柯寻怔了一下,再度伸手去拉卫东的胳膊,却发现自己的手像是伸进了水波里一般穿过了他的皮肉,而无法将他握住,卫东的身体就像水一般包围住他,在他的手臂旁边波动。

柯寻愣在原地,而卫东却似乎毫无所觉,瘫软在甲板上,勉力地抬起头,向着柯寻看,然而他的目光的焦点却似乎并不在柯寻的身上,却像是穿透了柯寻的身体,望向了更远一些的方向。

“柯儿他们怎么样了?”柯寻听见卫东这么说。

——卫东看不到他!

“东子?”柯寻试探地叫他。

卫东完全没有听到般,正努力地想要从甲板上爬起身。

柯寻倏地转头看向旁边的秦赐,刚才他还回答他的话来着——“秦哥,你能听到我说话吗?”

“大家怎么样?”秦赐转头问向其他人。

“还好,”邵陵的发丝也有些凌乱,“我一度认为我完全感觉不到那些恐怖片里所谓的怖点,看来我错了。没到遇上,还真不知道自己原来也有怕的东西。”

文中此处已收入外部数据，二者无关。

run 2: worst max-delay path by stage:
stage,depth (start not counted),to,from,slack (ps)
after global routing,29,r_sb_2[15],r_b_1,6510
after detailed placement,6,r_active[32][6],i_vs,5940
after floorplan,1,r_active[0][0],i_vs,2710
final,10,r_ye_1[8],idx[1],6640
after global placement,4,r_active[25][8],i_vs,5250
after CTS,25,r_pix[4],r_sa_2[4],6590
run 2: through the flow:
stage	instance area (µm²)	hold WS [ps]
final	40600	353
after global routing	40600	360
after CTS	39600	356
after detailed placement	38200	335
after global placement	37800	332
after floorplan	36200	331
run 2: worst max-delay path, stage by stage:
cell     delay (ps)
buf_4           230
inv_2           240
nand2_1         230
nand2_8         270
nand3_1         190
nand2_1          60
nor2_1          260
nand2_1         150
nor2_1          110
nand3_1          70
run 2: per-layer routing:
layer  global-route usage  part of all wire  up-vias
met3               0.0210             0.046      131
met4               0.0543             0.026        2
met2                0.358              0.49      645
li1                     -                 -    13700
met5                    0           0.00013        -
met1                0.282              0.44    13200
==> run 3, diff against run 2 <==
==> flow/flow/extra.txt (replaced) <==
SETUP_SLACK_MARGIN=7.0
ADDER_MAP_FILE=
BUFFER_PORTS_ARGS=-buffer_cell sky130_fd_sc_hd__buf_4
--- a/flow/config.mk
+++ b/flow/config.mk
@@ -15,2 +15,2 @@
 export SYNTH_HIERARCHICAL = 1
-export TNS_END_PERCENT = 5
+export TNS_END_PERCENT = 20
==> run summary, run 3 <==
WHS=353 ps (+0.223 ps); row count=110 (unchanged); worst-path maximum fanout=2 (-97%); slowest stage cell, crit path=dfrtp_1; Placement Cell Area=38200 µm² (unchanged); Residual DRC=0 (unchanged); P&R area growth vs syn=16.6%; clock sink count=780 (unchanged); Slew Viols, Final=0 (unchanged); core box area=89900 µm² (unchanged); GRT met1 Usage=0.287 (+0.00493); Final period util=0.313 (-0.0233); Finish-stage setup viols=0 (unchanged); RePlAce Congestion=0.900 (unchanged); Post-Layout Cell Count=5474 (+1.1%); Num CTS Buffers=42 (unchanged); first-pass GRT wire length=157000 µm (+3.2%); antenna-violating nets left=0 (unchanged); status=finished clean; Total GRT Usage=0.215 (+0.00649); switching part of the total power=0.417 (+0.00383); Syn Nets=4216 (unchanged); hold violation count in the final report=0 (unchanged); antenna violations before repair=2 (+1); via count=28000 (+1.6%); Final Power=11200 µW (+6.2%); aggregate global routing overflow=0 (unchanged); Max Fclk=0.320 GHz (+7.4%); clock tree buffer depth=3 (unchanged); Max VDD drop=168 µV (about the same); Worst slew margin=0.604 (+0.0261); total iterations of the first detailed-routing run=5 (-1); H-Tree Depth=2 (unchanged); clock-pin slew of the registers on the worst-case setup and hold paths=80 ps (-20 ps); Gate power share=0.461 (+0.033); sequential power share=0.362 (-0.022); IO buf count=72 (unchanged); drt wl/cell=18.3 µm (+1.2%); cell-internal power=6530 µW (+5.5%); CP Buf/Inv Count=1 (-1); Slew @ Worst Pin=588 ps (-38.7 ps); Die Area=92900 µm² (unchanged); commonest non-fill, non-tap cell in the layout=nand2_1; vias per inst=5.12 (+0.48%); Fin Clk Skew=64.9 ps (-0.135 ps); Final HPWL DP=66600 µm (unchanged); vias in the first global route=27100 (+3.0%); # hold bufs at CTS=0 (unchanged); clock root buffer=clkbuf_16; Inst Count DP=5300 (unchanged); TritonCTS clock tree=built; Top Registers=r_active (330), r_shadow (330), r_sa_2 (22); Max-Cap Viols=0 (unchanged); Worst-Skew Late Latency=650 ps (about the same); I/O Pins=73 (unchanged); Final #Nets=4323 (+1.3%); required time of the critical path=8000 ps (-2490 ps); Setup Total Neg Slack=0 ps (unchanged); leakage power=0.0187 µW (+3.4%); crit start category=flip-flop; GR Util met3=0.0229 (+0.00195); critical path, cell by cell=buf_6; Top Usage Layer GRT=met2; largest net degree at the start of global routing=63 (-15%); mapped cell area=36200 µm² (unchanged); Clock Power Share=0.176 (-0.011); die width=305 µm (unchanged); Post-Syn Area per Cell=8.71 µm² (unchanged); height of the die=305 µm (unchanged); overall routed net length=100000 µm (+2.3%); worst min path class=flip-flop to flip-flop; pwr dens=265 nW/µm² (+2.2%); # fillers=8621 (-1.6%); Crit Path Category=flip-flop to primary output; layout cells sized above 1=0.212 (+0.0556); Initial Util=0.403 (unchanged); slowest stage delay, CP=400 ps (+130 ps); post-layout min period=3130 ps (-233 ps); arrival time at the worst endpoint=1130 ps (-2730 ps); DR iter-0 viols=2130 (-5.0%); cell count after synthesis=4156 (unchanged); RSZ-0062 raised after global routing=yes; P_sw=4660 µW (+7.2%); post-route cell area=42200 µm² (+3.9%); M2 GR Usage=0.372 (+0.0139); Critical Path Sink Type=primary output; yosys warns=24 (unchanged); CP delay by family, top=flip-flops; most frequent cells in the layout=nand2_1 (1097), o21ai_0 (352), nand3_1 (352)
Background: an optimization exercise with open tools, aiming at a short achievable clock period and few clock cycles. Do not read the settings as production practice.
In this exercise RTL edits were held to simulation tests only and were not proved equivalent to the original.
Power figures rest on the tool's default switching activity, not on a simulated workload.

**standard.sh**
```bash
#!/bin/bash
# synth_recipe.tcl (not shown) runs the flow's synth.tcl, then flattens the netlist and writes it again
# the make line also repeats each setting of config.mk as NAME=value (left out here)
make -C /OpenROAD-flow-scripts/flow DESIGN_CONFIG=/design/flow/config.mk WORK_HOME=/design/flow/orfs CLKGATE_MAP_FILE= SYNTH_SCRIPT=/design/flow/synth_recipe.tcl "${@:-finish}"
```
**constraint.sdc**
```tcl
create_clock -name core_clock -period 10.0 [get_ports {clk}]
set_input_delay 2.0000 -clock core_clock [delete_from_list [all_inputs] [get_ports {clk}]]
set_output_delay 2.0000 -clock core_clock [all_outputs]
set_load 0.01 [all_outputs]
```
**config.mk**
```make
export PLATFORM = sky130hd
export DESIGN_NAME = riscv_core
export DESIGN_NICKNAME = riscv_core
export VERILOG_FILES = /design/flow/design.v
export SDC_FILE = /design/flow/constraint.sdc
export NUM_CORES = 4
export LEC_CHECK = 0
export CAP_MARGIN = 20
export CORE_MARGIN = 2
export CORE_UTILIZATION = 40
export SLEW_MARGIN = 20
export SYNTH_HIERARCHICAL = 1
export SYNTH_MINIMUM_KEEP_SIZE = 0
```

“我得感谢我哥,”罗勏摸着脸上吓出的鼻涕和泪,“是我哥的色情笑话救了我,昨儿晚上那‘东西’抓住我脚腕儿的时候,我就想起我哥扮着贞子抓着我的脚,给我讲那个用脚那什么的段子了……”

柯寻皱起眉,看来秦赐刚才的“答话”并不是在答他的问题,而只是在和旁边的人说话。

他们这些人,看不到他了!

柯寻转身去看牧怿然,还好,他还和自己在一起,他说过要和他一起,那么现在他就真的还在这里。

“咱们和他们好像还处在不同的空间。”柯寻说,“为什么?那只雉不是已经死了吗?难道还不止一只?”

牧怿然转身:“我去检查一下它是否还活着。”

被一箭洞穿了头颅,怎么可能还活着?然而这幅画所营造的世界恐怕不能以常理推之。

柯寻同他一起过去,见那只比普通的野雉要大上一些的鬼东西就倒在船舷边,柯寻射出的那支箭还插在它的脑袋上,箭尖带着血沫肉丝从另一边穿出来,它那只狭长并似乎带笑的眼睛早已涣散,眼仁浮到了上眼睑处,露出下面大片惨白的眼球。

这样的眼睛并不像是一只正常的禽类所拥有的,当然,不管它是禽是妖,此刻确实已经死得不能再死。

柯寻探头向着海里看,想要找找看是否真的还有第二只这怪东西,可海面黝沉,像是一片石油海,根本看不清海面下的东西。

正努力盯着海面,突听得身后响起了卫东撕心裂肺的一声哭叫:“柯儿——你他妈给我回来——”

柯寻连忙转头看去,却见卫东扑在他和牧怿然站过的地方嚎啕痛哭。

那只犀角随着雉的死亡也已烧灭殆尽,连一丝灰烬都没有留下。

他们看不见他和牧怿然,他们以为他两个和李亿、雪格、方菲一样,以为点燃了犀角就必死无疑。

邵陵和秦赐沉默着,罗勏在卫东身旁跟着哭,朱浩文面无表情盯着这边,一动不动地站在最远端。

没人发现柯寻和牧怿然还活着,此时此刻就立在他们身边。

“所以,”柯寻从卫东扑爬在地痛苦不堪的身上艰涩地收回目光,望向身边唯一还陪着他的牧怿然,“咱俩这算是……死了?”

牧怿然抿着唇,半晌才微微地摇了摇头:“不,暂时还不能确定,夜还没有过完,我们也未受到任何伤害,也许还有机会,我们还有时间。”

“说得对,”柯寻很快就振奋起来,“抓紧时间!我想想——是不是李亿雪格和方菲他们之前也和咱们一样,点燃犀角之后即便没有被雉弄死,但也会像现在这样,明明能看到我们,却无法产生任何交集?”

那个时候大家谁也想不到,他们的同伴其实还活着,甚至就在他们的身边,却是叫天天不应。

“但根据画中每夜必死人的规则,他们就算当时还活着,也活不到天明,”牧怿然比起感性的柯寻来说更为理智,“所以你我必须在天色大亮之前,找出摆脱这种困境的办法。”